Data Parallel Computing

When applications run slowly, the issue is usually that there is too much data to process. In many cases, this data can be split up and dealt with independently. Such independent evaluation of different pieces of data is called data parallelism.

This is different from Task parallelism, which is the task decomposition of applications. For example, we may need to do a vector multiplication and addition on the same set of data. In general, data parallelism is usually the main source of scalability for parallel programs.

Let us use a running example using color to gray scale conversion.
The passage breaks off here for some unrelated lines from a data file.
Source: an optimization exercise on an open RTL-to-GDS flow (aim: small area, a short achievable clock period and few clock cycles per item). Production flows keep margins and buffers that such runs may drop. Function was checked by simulation only, so behaviour that the tests miss may differ from the original. No activity file was given, so power comes from the tool's default toggle rates.

==> flow/run.sh <==
#!/bin/bash
# The standard layout (the standard.sh, all ORFS steps), with the port
# buffers that ORFS's buffer_ports adds made of sky130_fd_sc_hd__buf_1.
# Every port still gets its own buffer; the resizer may upsize them.
# make's full output goes to standard.log; ORFS's per-step logs are under
# orfs/logs/.
set -euo pipefail
export BUFFER_PORTS_ARGS="-buffer_cell sky130_fd_sc_hd__buf_1"
bash standard.sh > standard.log 2>&1
==> standard.sh <==
#!/bin/bash
# synth_recipe.tcl (not shown) runs the flow's synth.tcl, then flattens the netlist and writes it again
# the make line also repeats each setting of config.mk as NAME=value (left out here)
make -C /OpenROAD-flow-scripts/flow DESIGN_CONFIG=/design/flow/config.mk WORK_HOME=/design/flow/orfs CLKGATE_MAP_FILE= SYNTH_SCRIPT=/design/flow/synth_recipe.tcl "${@:-finish}"
==> config.mk <==
export PLATFORM = sky130hd
export DESIGN_NAME = gcd_coprocessor
export DESIGN_NICKNAME = gcd_coprocessor
export VERILOG_FILES = /design/flow/design.v
export SDC_FILE = /design/flow/constraint.sdc
export NUM_CORES = 4
export LEC_CHECK = 0
export CAP_MARGIN = 20
export CORE_MARGIN = 2
export CORE_UTILIZATION = 65
export CTS_BUF_LIST = sky130_fd_sc_hd__clkbuf_8
export SETUP_SLACK_MARGIN = 0.4
export SLEW_MARGIN = 20
==> constraint.sdc <==
create_clock -name core_clock -period 4.0 [get_ports {clk}]
set_input_delay 0.8000 -clock core_clock [delete_from_list [all_inputs] [get_ports {clk}]]
set_output_delay 0.8000 -clock core_clock [all_outputs]
set_load 0.01 [all_outputs]
==> design.v <==
module gcd_coprocessor #( parameter W = 32, parameter P = 2 ) (
  input clk,
  input reset,
  input operands_val,
  input [W-1:0] operands_bits_A,
  input [W-1:0] operands_bits_B,
  output operands_rdy,
  output result_val,
  output [W-1:0] result_bits,
  input result_rdy
);
localparam KW = $clog2(W);
localparam S = 4;            
reg [W:0] a, b;              
reg [KW-1:0] k;
reg full;
reg bz;                      
wire az = (a == {(W+1){1'b0}});
wire kz = (k == {KW{1'b0}});
wire fin = az | bz;
wire done = full & fin & kz;
wire take = done & result_rdy;
wire load = operands_val & (~full | take);
wire step = full & ~fin;
wire restore = full & az & ~kz;
assign result_val = done;
assign result_bits = a[W-1:0] | b[W-1:0];
assign operands_rdy = ~full | take;
wire a_odd = a[0];
reg a_even;
wire b_odd = b[0];
wire both_odd = a_odd & b_odd;
wire both_even = ~a_odd & ~b_odd;
localparam WH = (W + 1) / 2;
wire [W:0] y = {{(W+1-WH){~a_even}}, {WH{a_odd}}} & ~b;
wire [W:0] r = a + y + {{W{1'b0}}, a_odd};
wire [S:0] r_lo = a[S:0] + y[S:0] + {{S{1'b0}}, a_odd};
wire swap = r[W] ^ a[W];
reg [S-1:0] sh;              
integer j;
reg found;
always @* begin
  sh = {S{1'b0}};
  found = 1'b0;
  if (both_even) begin
    sh[0] = 1'b1;
  end else begin
    for (j = 1; j < S; j = j + 1)
      if (!found && r_lo[j]) begin
        sh[j-1] = 1'b1;
        found = 1'b1;
      end
    if (!found) sh[S-1] = 1'b1;
  end
end
wire [W:0] a_ld = {1'b0, operands_bits_A};
wire a_en = load | (step & ~(a_odd & ~b_odd));
wire [W:0] a_nx_j [0:S];
assign a_nx_j[0] = ({(W+1){load}} & a_ld) | ({(W+1){~a_en}} & a);
genvar gj;
generate
  for (gj = 1; gj <= S; gj = gj + 1) begin : ash
    wire [W:0] r_s = {{gj{r[W]}}, r[W:gj]};
    assign a_nx_j[gj] = a_nx_j[gj-1] | ({(W+1){a_en & ~load & sh[gj-1]}} & r_s);
  end
endgenerate
wire [W:0] a_nx = a_nx_j[S];
wire [W:0] a_negd = {~a[W:1], 1'b1};
wire b_ld = load;
wire b_ng = ~load & step & both_odd & swap;
wire b_sr = ~load & step & ~b_odd;
wire b_sl = ~load & restore;
wire b_hd = ~(b_ld | b_ng | b_sr | b_sl);
wire [W:0] b_nx = ({(W+1){b_ld}} & {1'b0, operands_bits_B})
                | ({(W+1){b_ng}} & a_negd)
                | ({(W+1){b_sr}} & {b[W], b[W:1]})
                | ({(W+1){b_sl}} & {b[W-1:0], 1'b0})
                | ({(W+1){b_hd}} & b);
always @(posedge clk) begin
  if (reset) begin
    full <= 1'b0;
  end else if (load) begin
    full <= 1'b1;
  end else if (take) begin
    full <= 1'b0;
  end
end
always @(posedge clk) begin
  a <= a_nx;
  a_even <= ~a_nx[0];
  b <= b_nx;
  if (load) begin
    k <= {KW{1'b0}};
    bz <= (operands_bits_B == {W{1'b0}});
  end else if (step) begin
    if (both_even)
      k <= k + 1'b1;
  end else if (restore) begin
    k <= k - 1'b1;
  end
end
endmodule
==> results of run 1 <==
[per-stage QoR]
stage          setup WS, ns  std cells  total power (µW)  cell area (µm²)  utilization [%]
2_1_floorplan        0.5679        721              4673             5822                -
3_3_place_gp         0.5613        893              5624             6215            71.26
3_5_place_dp         0.3978        893              5723             6215            71.26
4_1_cts              0.4502        909              6389             6430            73.73
5_1_grt              0.4081        913              7079             6505            74.59
6_report             0.5627        913              6626             6505            74.59
[cell usage after synthesis, types with 6 or more instances]
cell	count
nand4_1	9
dfxtp_1	73
clkbuf_1	37
or2_2	34
nor4_1	14
nor3_1	9
a221o_1	18
and3_1	7
nand3_1	16
a22oi_1	14
a21o_1	18
and2_1	6
a21oi_1	29
buf_2	10
o221ai_1	7
o21ai_0	26
a221oi_1	6
o211ai_1	40
xor2_1	14
nand2_1	75
a222oi_1	44
inv_1	13
xnor2_1	24
ha_1	34
nor2_1	63
nor2b_1	6
a211oi_1	8
[placed cells by master (no fill, tap or decap), types with 16 or more instances in the layout]
master    netlist  layout
buf_1           0     101
xnor2_1        24      24
a21oi_1        29      27
a221o_1        18      18
buf_4           3      19
a222oi_1       44      44
o21ai_0        26      26
nor2_1         63      62
or2_2          34      34
a21o_1         18      18
o211ai_1       40      40
ha_1           34      33
dfxtp_1        73      71
nand2_1        75      75
nand3_1        16      16
[power by group through the flow]
stage	clock, µW	sequential, µW	combinational (µW)
final	646	1540	4440
after global routing	674	1590	4820
after CTS	648	1510	4230
after detailed placement	0	1520	4200
after global placement	0	1510	4110
after floorplan	0	1330	3340
[critical path, stage by stage, from the launching register on]
cell and delay (ns):
dfxtp_2 0.40, clkinvlp_4 0.19, nor2_1 0.18, ha_2 0.34, and4_1 0.25, nor2b_1 0.16
o41ai_2 0.44, o31ai_4 0.15, a31oi_2 0.21, mux2_2 0.37, and2_1 0.15, buf_4 0.20
o21ai_0 0.16, o211ai_1 0.10
[sequential cells by signal, summed over array words and instances, names as in the netlist]
signal and cells:
a 33, a_even 1, b 33, bz 1
full 1, k 5
[cell type report]
| cell class | count | area, µm² | share of cell area, % |
|---|---|---|---|
| Sequential cell | 74 | 1496 | 23.00 |
| Timing Repair inverter | 1 | 7.507 | 0.1154 |
| Tap cell | 108 | 135.1 | 2.077 |
| Timing Repair Buffer | 120 | 521.8 | 8.021 |
| Inverter | 13 | 52.55 | 0.8078 |
| Clock buffer | 11 | 151.4 | 2.327 |
| Clock inverter | 5 | 60.06 | 0.9233 |
| Multi-Input combinational cell | 581 | 4080 | 62.72 |
[worst paths after layout]
check        startpoint    end  cells past startpoint
max                a[0]  b[32]                     13
min                k[4]   k[4]                      2
max reg2reg        a[0]  b[32]                     13
min reg2reg        k[4]   k[4]                      2
[routing by layer]
| metal | vias to the layer above | track usage [%] |
|---|---|---|
| met1 | 2984 | 48.14 |
| met2 | 474 | 62.64 |
| met3 | 74 | 5.674 |
| li1 | 2963 | - |
| met5 | - | 0 |
| met4 | 0 | 19.07 |
[cells by family (layout without fill, tap and decap cells)]
logic type / Yosys count / in the layout / share of synthesized area [%]
multiplexers: 6 / 6 / 1.053
XOR/XNOR: 38 / 38 / 5.717
AO/OA/AOI/OAI: 250 / 250 / 33.78
buffers and inverters: 66 / 150 / 5.050
AND/OR/NAND/NOR: 251 / 251 / 20.78
adder cells (fa/ha/maj): 36 / 36 / 7.995
flip-flops: 74 / 74 / 25.62
[repair_timing]
action	in CTS	in global routing
gates cloned	0	1
setup endpoints to repair	5	43
setup buffers	0	3
pin swaps	0	2
resized for setup	1	12
==> run summary, run 1 <==
Max Cap Viol 0; Total Nets Final around 900; Clock Skews around 0.015 ns; syn avg cell area 8.075 µm²; Critical Path RT ~4.3 ns; Die Span Y about 100 µm; crit end category register; part of the cycle the worst path needs between 80% and 90%; hold slack 0.5227 ns; first-pass GRT wire length between 30000 and 40000 µm; flops & latches, synth 74; run status timing/DRC/antenna clean; Top Layer Used met4; total track usage between 30% and 40%; Synth cell types between 60 and 70; asr flop ratio synth 0%; Layout fillers between 700 and 800; Switching Power roughly 3500 µW; Final Critical Period 3.437 ns; Clock Latency Late Sink 0.37 ns; Slew Viols, Final 0; cells after synthesis 721; CP Launch Type register; Initial Util 66.76%; Worst-Margin Slew 0.8988 ns; Hold Fails Final Rpt 0; Area Growth Syn to Fin 11.73%; Sum Neg Setup Slack 0 ns; GRT overflow 0; Main synth FF type dfxtp_1; first-pass detailed-route iteration total 9; Synth area leaders dfxtp_1 (25%), a222oi_1 (7.6%), ha_1 (7.3%); # IOs 102; WL final 18910 µm; cts bufs inserted 9; syn_nets around 830; vias in the first global route slightly above 6000; Seq/Total Area, Yosys ~26%; Final HPWL DP 13580 µm; Max-Slew Margin vs Limit around 40%; Root Driver clkbuf_8; Comb power frac 67.0%; Vias approximately 6500; DR WL met2 roughly 8800 µm; Avg WL per Cell 20.71 µm; CTS tree done; EDFF count, synth 1; crit path kind register to register; Site Rows 34; routed wl met3 a little under 2000 µm; initial DRC count between 700 and 800; Max Fclk 0.2909 GHz; Internal around 3100 µW; DRC 0; Worst VDD drop 450.0 µV; Critical Path Fanout Max 17; Yosys top cell by area dfxtp_1; n_diodes 0; share of the synthesized area in the top cell type 25.10%; clk buf depth 2; sequential power share between 20% and 30%; clock power share 9.8%; Switching Share about 53%; Power Density 1019 mW/mm²; Clock transition at path regs 0.09 ns; initial antenna violation count 0; CP Data Arrival Time between 3 and 4 ns; Die ar. between 0.009 and 0.01 mm²; GPL Wtd Cong 1.020; mapped cell area roughly 0.0058 mm²; remaining antenna violation count 0; yosys warns 1; Clock Sinks 74; share of cells above drive strength 1 11.43%; worst reg2reg setup slack roughly 0.56 ns; unrepaired setup endpoints after global routing false; Worst Hold Class register to register; cts hold-fix bufs 0; Final Setup Violations 0; WL met1 7351 µm; PortBufs 101; core area around 0.0087 mm²; Leakage 0.002527 µW; H-tree levels 3; vias per cell ~7.1; largest net degree at the start of global routing 37; Die Width ~99 µm
Testbench counts, summed over its fixed seeds: cycles 107,856, items 4,800.
==> run 2, diff against run 1 <==
--- a/config.mk
+++ b/config.mk
@@ -9,5 +9,5 @@
 export CORE_MARGIN = 2
 export CORE_UTILIZATION = 65
 export CTS_BUF_LIST = sky130_fd_sc_hd__clkbuf_8
-export SETUP_SLACK_MARGIN = 0.4
+export SETUP_SLACK_MARGIN = 0.6
 export SLEW_MARGIN = 20
==> run 2 against run 1 <==
Against the previous run: still clean on timing, DRC and antenna; wire length increased by 4.2%; via count is 2.9% higher; utilization grew 2.1 points; final area rose by 2.8%; final cell count up 0.55%; synthesized cell count unchanged; clock skew decreased by 0.0054 ns; sequential power hardly changed; critical path type unchanged; highest routed layer unchanged.
==> run summary, run 2 <==
flops & latches, synth 74 (unchanged); global-route met2 utilization 65.15% (was 62.64%); Die Span Y 98.64 µm (unchanged); Critical Path Fanout Max 6 (was 17); Seq/Total Area, Yosys 25.62% (unchanged); Die Width 98.64 µm (unchanged); cts hold-fix bufs 0 (unchanged); share of the synthesized area in the top cell type 25.10% (unchanged); Sum Neg Setup Slack 0 ns (unchanged); cts bufs inserted 9 (unchanged); crit path kind register to register (unchanged); Max Fclk 0.2996 GHz (was 0.2909 GHz); vias in the first global route 6358 (was 6129); run status timing/DRC/antenna clean (unchanged); WL final 19710 µm (was 18910 µm); Total Nets Final 909 (was 904); Die ar. 0.009730 mm² (unchanged); unrepaired setup endpoints after global routing true (was false); Clock transition at path regs 0.09 ns (about the same); Final Instance Count excl. Fillers 918 (was 913); Hold Fails Final Rpt 0 (unchanged); placed cell count 893 (unchanged); Area Growth Syn to Fin 14.89% (was 11.73%); Layout fillers 629 (was 705); share of cells above drive strength 1 14.07% (was 11.43%); part of the cycle the worst path needs 83.44% (was 85.93%); # IOs 102 (unchanged); Final Critical Period 3.337 ns (was 3.437 ns); Initial Util 66.76% (unchanged); Yosys top cell by area dfxtp_1 (unchanged); asr flop ratio synth 0% (unchanged); Worst VDD drop 522.5 µV (was 450.0 µV); layer with the highest usage met2 (unchanged); yosys warns 1 (unchanged); met1 usage 49.51% (was 48.14%); Max Cap Viol 0 (unchanged); Critical Path RT 4.25 ns (about the same); Worst-Margin Slew 0.9768 ns (was 0.8988 ns); most frequent cells in the layout buf_1 (101), nand2_1 (75), dfxtp_1 (71), nor2_1 (58), a222oi_1 (44) (was buf_1 (101), nand2_1 (75), dfxtp_1 (71), nor2_1 (62), a222oi_1 (44)); Clock Sinks 74 (unchanged); total track usage 39.26% (was 37.86%); PortBufs 101 (unchanged); syn_nets 825 (unchanged); Largest regs a x33, b x33, k x5 (unchanged); CP Launch Type register (unchanged); cells after synthesis 721 (unchanged); crit end category register (unchanged); EDFF count, synth 1 (unchanged); Leakage 0.002565 µW (was 0.002527 µW); remaining antenna violation count 0 (unchanged); count leader, synth nand2_1 (unchanged); Final Setup Violations 0 (unchanged); first-pass GRT wire length 31220 µm (was 30020 µm); CTS tree done (unchanged); first-pass detailed-route iteration total 8 (was 9); Final HPWL DP 14050 µm (was 13580 µm); GRT overflow 0 (unchanged); largest net degree at the start of global routing 38 (was 37); clk buf depth 2 (unchanged); Slew Viols, Final 0 (unchanged); Worst Hold Class register to register (unchanged); core area 0.008721 mm² (unchanged); Root Driver clkbuf_8 (unchanged); GPL Wtd Cong 1.005 (was 1.020); Synth area leaders dfxtp_1 (25%), a222oi_1 (7.6%), ha_1 (7.3%) (unchanged); H-tree levels 3 (unchanged); most common cell after layout, fill and taps aside buf_1 (unchanged); Synth cell types 64 (unchanged); Avg WL per Cell 21.47 µm (was 20.71 µm); DRC 0 (unchanged); Vias 6682 (was 6495); Clock Skews 0.009717 ns (was 0.01515 ns); initial DRC count 862 (was 762); met3 GRT Util 7.801% (was 5.674%); Post-synth top cells nand2_1 (75), dfxtp_1 (73), nor2_1 (63) (unchanged); Power Density 1042 mW/mm² (was 1019 mW/mm²); initial antenna violation count 0 (unchanged); syn avg cell area 8.075 µm² (unchanged); vias per cell 7.279 (was 7.114); mapped cell area 0.005822 mm² (unchanged); CP Data Arrival Time 3.59 ns (was 3.69 ns); Main synth FF type dfxtp_1 (unchanged); Site Rows 34 (unchanged); Clock Latency Late Sink 0.36 ns (was 0.37 ns); n_diodes 0 (unchanged); Max-Slew Margin vs Limit 34.88% (was 40.08%)
run 2: cell count changes in the layout (fill, tap and decap cells not counted), sizes merged:
cell / delta
buf: +5
clkinv: +3
clkbuf: -2
bufinv: +1
clkinvlp: -1
inv: -1
run 2: metal layers:
layer / routed length, µm / vias up
met3: 2308 / 81
met2: 9225 / 513
met1: 7425 / 3115
li1: - / 2973
met5: 0 / -
met4: 753 / 0
run 2: cells by family (layout without fill, tap and decap cells):
family / Yosys count / in the layout / share of synthesized area (%)
compound gates: 250 / 250 / 33.78
xor+xnor: 38 / 38 / 5.717
fa+ha+maj: 36 / 36 / 7.995
buf+inv: 66 / 155 / 5.050
flops: 74 / 74 / 25.62
mux: 6 / 6 / 1.053
simple gates: 251 / 251 / 20.78
run 2: worst paths after layout:
| path | from | end | slack (ns) | cells past startpoint |
|---|---|---|---|---|
| setup / recovery | a[0] | a[21] | 0.66 | 13 |
| hold / removal | k[4] | k[4] | 0.54 | 2 |
| setup reg to reg | a[0] | a[21] | 0.66 | 13 |
| hold reg to reg | k[4] | k[4] | 0.54 | 2 |
run 2: cell type report:
cell class	count	area [µm²]	share of cell area, %
well taps	108	135.1	2.020
flip-flops and latches	74	1499	22.41
multi-input cells	581	4213	62.98
repair inverters	1	7.507	0.1122
clock inverters	7	95.09	1.422
inverters	13	52.55	0.7856
clock buffers	9	123.9	1.852
repair buffers	125	563.0	8.418
run 2: through the flow:
step	setup slack [ns]	cell area [µm²]	utilization (%)	hold WS [ns]	power (µW)
2_1_floorplan	0.6587	5824	-	0.4805	4675
4_1_cts	0.6485	6491	74.43	0.5293	6518
3_5_place_dp	0.4493	6215	71.26	0.5192	5760
6_report	0.6625	6689	76.70	0.5356	6972
5_1_grt	0.5352	6689	76.70	0.5572	7409
3_3_place_gp	0.5411	6215	71.26	0.4984	5646
run 2: worst max-delay path, cell delays in order, from the launching register on:
cell and delay, ns:
dfxtp_4 0.39, clkinvlp_4 0.18, buf_4 0.18, nor2_1 0.10, ha_1 0.31, a211oi_2 0.22
nor2_1 0.10, o41ai_2 0.45, a21oi_4 0.16, a41oi_2 0.26, o221ai_1 0.16, a21oi_1 0.19
xnor2_1 0.15, a221o_1 0.38
run 2: report_power, final:
| part | internal, µW | leakage [µW] | switching (µW) | total (µW) |
|---|---|---|---|---|
| clock network | 352 | 0.000115 | 327 | 678 |
| registers | 1060 | 0.000624 | 505 | 1560 |
| logic | 1900 | 0.00183 | 2830 | 4730 |
run 2: what timing repair did:
| action | in CTS | in global routing |
|---|---|---|
| pin swaps | 0 | 10 |
| endpoints found under the setup margin | 42 | 44 |
| gates resized for setup | 10 | 33 |
| cloned | 1 | 0 |
| setup buffers | 2 | 6 |
==> run 3, diff against run 2 <==
--- a/config.mk
+++ b/config.mk
@@ -7,7 +7,7 @@
 export LEC_CHECK = 0
 export CAP_MARGIN = 20
 export CORE_MARGIN = 2
-export CORE_UTILIZATION = 65
+export CORE_UTILIZATION = 45
 export CTS_BUF_LIST = sky130_fd_sc_hd__clkbuf_8
-export SETUP_SLACK_MARGIN = 0.6
+export SETUP_SLACK_MARGIN = 0.5
 export SLEW_MARGIN = 20
==> run 3 against run 2 <==
Against the previous run: still clean on timing, DRC and antenna; combinational power decreased by 4.9%; register-to-register slack lost 0.12 ns; worst hold slack worse by 0.00076 ns; clock skew increased by 0.0012 ns; via count decreased by 5.2%.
This is a simple data parallel task as each pixel can be dealt with independently. Suppose we have a color image comprising many pixels, each pixel has an r, g, b value ranging from 0 to 1 indicating the intensity.

We use a simple grayscale formula (note that the grayscale formula is because our eyes perceive luminosity of different colors differently): $L = 0.21 r + 0.72 g + 0.07 b$

CUDA C Program

CUDA C is an extension of ANSI C programming language with minimal new syntax. The structure of a CUDA C program reflects the coexistence of a host (CPU) and one or more devices (GPUs) in the computer. Each source file can have a mixture of host code and device code. By definition, a traditional C program is a CUDA program that contains only host code. The device code is clearly marked with CUDA C keywords.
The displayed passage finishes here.